Foundations
Most internet intelligence comes from fragmented sources of questionable accuracy—DNS feeds that aren’t mapped to IP ownership data, geolocation databases based on outdated guesses, port scanners that miss most of IPv6. These tools don’t talk to each other. When they disagree, you’re left guessing which one to trust.
Oscar takes a different approach. We built the Mosaic, a comprehensive knowledge graph that maps the internet. We collected the best ground truth on the logical and physical layers from over 1,000 vantage points across the globe. Because every piece of data can inform every other piece, our accuracy compounds. We use what we learn about routers to improve our geolocation, what we know about IP ownership to organize our domain data, and what we uncover about IPv6 to expand our port scanning. The whole becomes greater than the sum of its parts.
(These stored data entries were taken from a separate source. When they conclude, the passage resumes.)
[design.v]
module DataMemory(
	input  reset    , 
	input  clk      ,  
	input  MemRead  ,
	input  MemWrite ,
	input  [32 -1:0] Address    ,
	input  [32 -1:0] Write_data ,
	output [32 -1:0] Read_data
);
	parameter RAM_SIZE      = 256;
	parameter RAM_SIZE_BIT  = 8;
	reg [31:0] RAM_data [RAM_SIZE - 1: 0];
	reg [31:0] BCD7;
	assign Read_data = {~MemRead}? 32'h00000000:
	                   {Address==32'h40000010}? BCD7:RAM_data[Address[RAM_SIZE_BIT + 1:2]];
	integer i;
	initial RAM_data[0]=32'h756e696c;
	initial RAM_data[1]=32'h73692078;
	initial RAM_data[2]=32'h746f6e20;
	initial RAM_data[3]=32'h696e7520;
	initial RAM_data[4]=32'h73692078;
	initial RAM_data[5]=32'h746f6e20;
	initial RAM_data[6]=32'h696e7520;
	initial RAM_data[7]=32'h73692078;
	initial RAM_data[8]=32'h746f6e20;
	initial RAM_data[9]=32'h696e7520;
	initial RAM_data[10]=32'h00000a78;
	initial RAM_data[32]=32'h78696e75;
	initial RAM_data[33]=32'h0000000a;
	initial BCD7={20'h00000,12'hFFF};
	always @(posedge reset or posedge clk)
	if (reset)begin
			RAM_data[0]<=32'h756e696c;
	        RAM_data[1]<=32'h73692078;
	        RAM_data[2]<=32'h746f6e20;
	        RAM_data[3]<=32'h696e7520;
	        RAM_data[4]<=32'h73692078;
	        RAM_data[5]<=32'h746f6e20;
	        RAM_data[6]<=32'h696e7520;
	        RAM_data[7]<=32'h73692078;
	        RAM_data[8]<=32'h746f6e20;
	        RAM_data[9]<=32'h696e7520;
	        RAM_data[10]<=32'h00000a78;
	        BCD7<=32'h00000FFF;
			for (i = 11; i < RAM_SIZE; i = i + 1) begin
				if(i==32) RAM_data[i]<=32'h78696e75;
				else if(i==33) RAM_data[i]<=32'h0000000a;
				else RAM_data[i] <= 32'h00000000;
			end
		end
		else if (MemWrite)begin
			if(Address==32'h40000010) BCD7<= Write_data;
			else RAM_data[Address[RAM_SIZE_BIT + 1:2]] <= Write_data;
		end
endmodule
[config.mk]
export PLATFORM = sky130hd
export DESIGN_NAME = DataMemory
export DESIGN_NICKNAME = DataMemory
export VERILOG_FILES = /design/flow/design.v
export SDC_FILE = /design/flow/constraint.sdc
export NUM_CORES = 4
export LEC_CHECK = 1
export CORE_UTILIZATION = 50
[run.sh]
#!/bin/bash
# OpenROAD 26Q1-2900-gdf79404cd8, Yosys 0.63+post, stock flow scripts
make -C /OpenROAD-flow-scripts/flow DESIGN_CONFIG=/design/flow/config.mk WORK_HOME=/design/flow/orfs finish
A single router often has dozens of IP addresses. A competitor who considers each address in isolation would need to correctly geolocate all of them independently. If a router has 50 addresses, they'd need to be right 50 times. By resolving those addresses to a single device, we share clues across all of them. A geolocation discovery on one address lets us pinpoint the other 49 with precision, while our competitors are left guessing.
Standard tools can’t answer intuitive questions like “show all domains corresponding to servers in this country” or “list every domain belonging to a particular organization.” These queries look simple. Under the hood, they require multiple data sources that don’t speak to each other. Because Oscar links them together, the search just works.
Comprehensive port scanning requires knowing what to scan. We’ve identified far more relevant IPv6 addresses than well-known scanning services, because we draw on addresses discovered through many other techniques. Our scanning approach is thoughtful: the payoff is that we uncover multiple web servers behind a single IP that other competitors miss.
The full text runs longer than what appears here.